There is one problem for me regarding MPI (mpich2) with condor on Windows.
I followed the instructions from condor manual to set the configurations for parallel job. Following link also provides many useful information:
Most things are fine, and the MPI job can be executed successfully with condor on single execute machine.
But there is one problem for job executing on two machines.
==== My Condor configurations =====
Condor version: 8.4.1
submit: submit machine, central manager
execute-1: execute machine 1, with 20 cpus
execute-2: execute machine 2, with 20 cpus
MPI application: app.exe
For instance, when I set machine_count = 30 in the parallel submit file. The 30 cpus are correctly claimed, e.g. 20 on execute-1 and 10 on execute-2.

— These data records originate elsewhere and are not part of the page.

==> design.v <==
module RegFile #(parameter WIDTH = 8, DEPTH = 16, ADDR = 4 )
(
input    wire                CLK,
input    wire                RST,
input    wire                WrEn,
input    wire                RdEn,
input    wire   [ADDR-1:0]   Address,
input    wire   [WIDTH-1:0]  WrData,
output   reg    [WIDTH-1:0]  RdData,
output   reg                 RdData_VLD,
output   wire   [WIDTH-1:0]  REG0,
output   wire   [WIDTH-1:0]  REG1,
output   wire   [WIDTH-1:0]  REG2,
output   wire   [WIDTH-1:0]  REG3
);
integer I ; 
reg [WIDTH-1:0] regArr [DEPTH-1:0] ;    
always @(posedge CLK or negedge RST)
 begin
   if(!RST)   
    begin
	 RdData_VLD <= 1'b0 ;
	 RdData     <= 'b0 ;
      for (I=0 ; I < DEPTH ; I = I +1)
        begin
		 if(I==2)
          regArr[I] <= 'b100000_01 ;
		 else if (I==3) 
          regArr[I] <= 'b0010_0000 ;
         else
          regArr[I] <= 'b0 ;		 
        end
     end
   else if (WrEn && !RdEn)  
     begin
      regArr[Address] <= WrData ;
     end
   else if (RdEn && !WrEn)  
     begin    
       RdData <= regArr[Address] ;
	   RdData_VLD <= 1'b1 ;
     end  
   else
     begin
	   RdData_VLD <= 1'b0 ;
     end	 
  end
assign REG0 = regArr[0] ;
assign REG1 = regArr[1] ;
assign REG2 = regArr[2] ;
assign REG3 = regArr[3] ;
endmodule
==> run.sh <==
#!/bin/bash
# OpenROAD 26Q1-2900-gdf79404cd8, Yosys 0.63+post, stock flow scripts
make -C /OpenROAD-flow-scripts/flow DESIGN_CONFIG=/design/flow/config.mk WORK_HOME=/design/flow/orfs finish
==> config.mk <==
export PLATFORM = sky130hd
export DESIGN_NAME = RegFile
export DESIGN_NICKNAME = RegFile
export VERILOG_FILES = /design/flow/design.v
export SDC_FILE = /design/flow/constraint.sdc
export NUM_CORES = 4
export LEC_CHECK = 1
export CORE_UTILIZATION = 50
==> constraint.sdc <==
current_design RegFile

set clk_period 1.6
set clk_io_pct 0.2

create_clock -name clk0 -period $clk_period [get_ports {CLK}]

set non_clock_inputs [all_inputs -no_clocks]
set_input_delay [expr $clk_period * $clk_io_pct] -clock clk0 $non_clock_inputs
set_output_delay [expr $clk_period * $clk_io_pct] -clock clk0 [all_outputs]
==> impl_metrics.py <==
# Flow results
metrics = {
    "global_route": {
        "use_met1": 0.446,
        "grt_util_met2": 0.430,
        "grt_pass1_vias": 4535,
        "gr-usage-met3": 0.0539,
        "grt-ovfl-total": 0,
        "grt.total_usage": 0.280,
        "grt_pass1_wl_mm": 25.8,
        "busiest_layer": "met1",
        "antenna_found_initial": 0,
        "grt_max_degree": 49,
    },
    "final_timing": {
        "hold_viol_final": 0,
        "setup_viol": 0,
        "tns_ns": 0,
        "tightest_slew_ns": 0.538,
        "relSlewSlack": 0.640,
        "min_period_over_period": 0.982,
        "clock_skew_ns": 0.00656,
        "fmax_mhz": 636,
        "period_needed_ns": 1.57,
        "slew_violations": 0,
    },
    "detailed_routing": {
        "vias": 4599,
        "vias_per_cell": 5.64,
        "drc": 0,
        "drtIter0Drc": 189,
        "drt-total-wl_mm": 16.6,
        "diodes": 0,
        "drtAntennaViolNets": 0,
        "wl_per_cell_um": 20.4,
        "dr.pass1.iters": 4,
    },
    "logic_synthesis": {
        "avgSynthCellArea_um2": 13.3,
        "edf_count": 0,
        "ys_cells": 472,
        "async_flop_share": 1.00,
        "syn_area_um2": 6300,
        "yosys-stat-area_um2": 6300,
        "synthCells": 472,
        "seq_area_frac_synth": 0.545,
        "synth_flops": 137,
        "ys_types": 41,
        "synthFlopType": "dfrtp_1",
        "synth_warnings": 2,
    },
    "clocking": {
        "insertion_delay_ns": 0.42,
        "clock_sinks": 137,
        "cts_max_path_buffers": 2,
        "root_buffer": "clkbuf_16",
        "cts_tree": "done",
        "clk_pin_slew_ns": 0.06,
        "cts_buffers": 17,
        "h-tree-depth": 4,
    },
    "setup_path": {
        "required_ns": 1.28,
        "critPathTopFamily": "buffers and inverters",
        "crit_chain": "clkdlybuf4s50_1",
        "crit_fanout": 2,
        "critPathMaxStageDelay_ns": 0.47,
        "startpoint_type": "register",
        "cp.buffers_inverters": 1,
        "critPathKind": "register to primary output",
        "arrival_ns": 1.25,
        "end_kind": "primary output",
        "critPathSlowestCell": "clkdlybuf4s50_1",
    },
    "die": {
        "core_area_um2": 12200,
        "die-width_um": 114,
        "initCoreUtil": 0.518,
        "die_y_um": 114,
        "row_count": 40,
        "io_pins": 57,
        "chip_area_um2": 13000,
    },
    "placement": {
        "dp.cells": 743,
        "io_buffer_count": 56,
        "dp_hpwl_mm": 11.3,
        "place.gp.congestion": 0.880,
    },
    "finish": {
        "final_layout_size_suffix_gt1_frac": 0.509,
        "layout_top_cell": "dfrtp_1",
        "lay_top_cells": "134 x dfrtp_1, 129 x mux2_2, 90 x buf_4, 35 x clkdlybuf4s50_1",
        "post_layout_nonfiller_instances": 816,
        "syn2layout_area_growth_pct": 42.4,
    },
    "pwr": {
        "peakVddDrop_v": 0.000913,
        "power.leakage_nw": 4.19,
        "power_density_nw_per_um2": 1160,
        "p_total_w": 0.0104,
    },
    "flow_run": {
        "cap_viol_max_count": 0,
        "warnings": 27,
    },
    "worst_hold_path": {
        "hold_class": "primary input to register",
    },
    "run_status": {
        "status": "complete, no violations",
    },
}
==> layout make-up <==
class | count | area, um^2
Fill cell | 817 | 3190
Timing Repair Buffer | 176 | 1790
Multi-Input combinational cell | 301 | 2940
Clock buffer | 25 | 495
Tap cell | 168 | 210
Sequential cell | 137 | 3430
Clock inverter | 7 | 91.3
Inverter | 2 | 7.51
==> synth_stat cells (3+ instances only) <==
library cell | number | share of area
nor2_1 | 7 | 0.0042
nor2_2 | 3 | 0.0030
dfstp_2 | 3 | 0.013
nand3_1 | 9 | 0.0072
buf_4 | 7 | 0.0083
o22ai_1 | 15 | 0.015
nor3_2 | 4 | 0.0064
o21ai_0 | 12 | 0.0095
nor2b_1 | 8 | 0.0079
mux2_2 | 129 | 0.23
a22o_1 | 6 | 0.0083
a21oi_1 | 9 | 0.0072
nand2_1 | 22 | 0.013
clkbuf_1 | 19 | 0.011
buf_2 | 4 | 0.0032
nor3_1 | 3 | 0.0024
and3_1 | 3 | 0.0030
nand2b_1 | 6 | 0.0060
a221oi_1 | 11 | 0.015
mux4_2 | 5 | 0.018
mux2i_1 | 22 | 0.035
dfrtp_1 | 134 | 0.53
a31oi_1 | 9 | 0.0089
==> where the power goes <==
part,internal (W),switching (W)
clock network,0.00245,0.00139
logic,0.00134,0.000746
registers,0.00414,0.000364
total,0.00793,0.00250
==> path summary, 6_finish.rpt <==
kind	from	endpoint	slack, ns	cells past startpoint
hold reg to reg	RdData_VLD	RdData_VLD	0.48	2
max in group asynchronous	RST	regArr[12][0]	0.84	3
hold / removal	RdEn	RdData_VLD	0.47	6
setup reg to reg	regArr[7][6]	RdData[6]	0.10	6
setup / recovery	RdData[5]	RdData[5]	0.03	1
min in group asynchronous	RST	regArr[3][5]	0.48	2
==> flip-flops by register name, summed over array words and instances, names as in the netlist <==
name	cells
RdData_VLD	1
regArr	128
RdData	8
==> metrics by stage <==
step	worst slack [ns]	area (um^2)	hold slack (ns)	util
4_1_cts	-0.00841	8580	0.474	0.705
6_report	0.0289	8970	0.466	0.737
3_3_place_gp	-0.713	7720	0.228	0.635
5_1_grt	-0.0147	8970	0.476	0.737
2_1_floorplan	0.000750	6310	0.0244	-
3_5_place_dp	-0.684	7720	0.232	0.635
==> cells by family after synthesis <==
group,count (synthesis),share of synthesized area
AND-OR/OR-AND,72,0.0787
AND/OR/NAND/NOR,72,0.0636
buffers and inverters,34,0.0276
multiplexers,157,0.285
flip-flops,137,0.545
==> metal layers <==
metal | share of wire | vias to the layer above
met5 | 0 | -
met2 | 0.47 | 114
met1 | 0.45 | 2366
met4 | 0.025 | 0
li1 | - | 2095
met3 | 0.050 | 24
==> timing repair <==
item | 4_1_cts | 5_1_grt
hold buffers | 2 | 0
setup buffers | 13 | 23
setup endpoints to repair | 109 | 132
cloned | 1 | 2
hold endpoints to repair | 29 | 0
resized | 39 | 37
pin swaps | 7 | 6
Power is estimated from default activity; no workload was simulated.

But the job is only executed on execute-1 machine. There are 30 app.exe daemons one execute-1, and no this daemon on execute-2.
Given that there are only 20 cpus on execute-1.
The job is finished like this: 20 app.exe daemons are executed firstly, once there are free resource, the remaining 10 daemons begin to run.
On execute-2 machine, there are only 10 condor_starter daemons, no app.exe daemon.
I will appreciate very much if someone could give some help on this, and I have digged this problem for few days, but still failed.
If further information is needed, let me know. Thanks.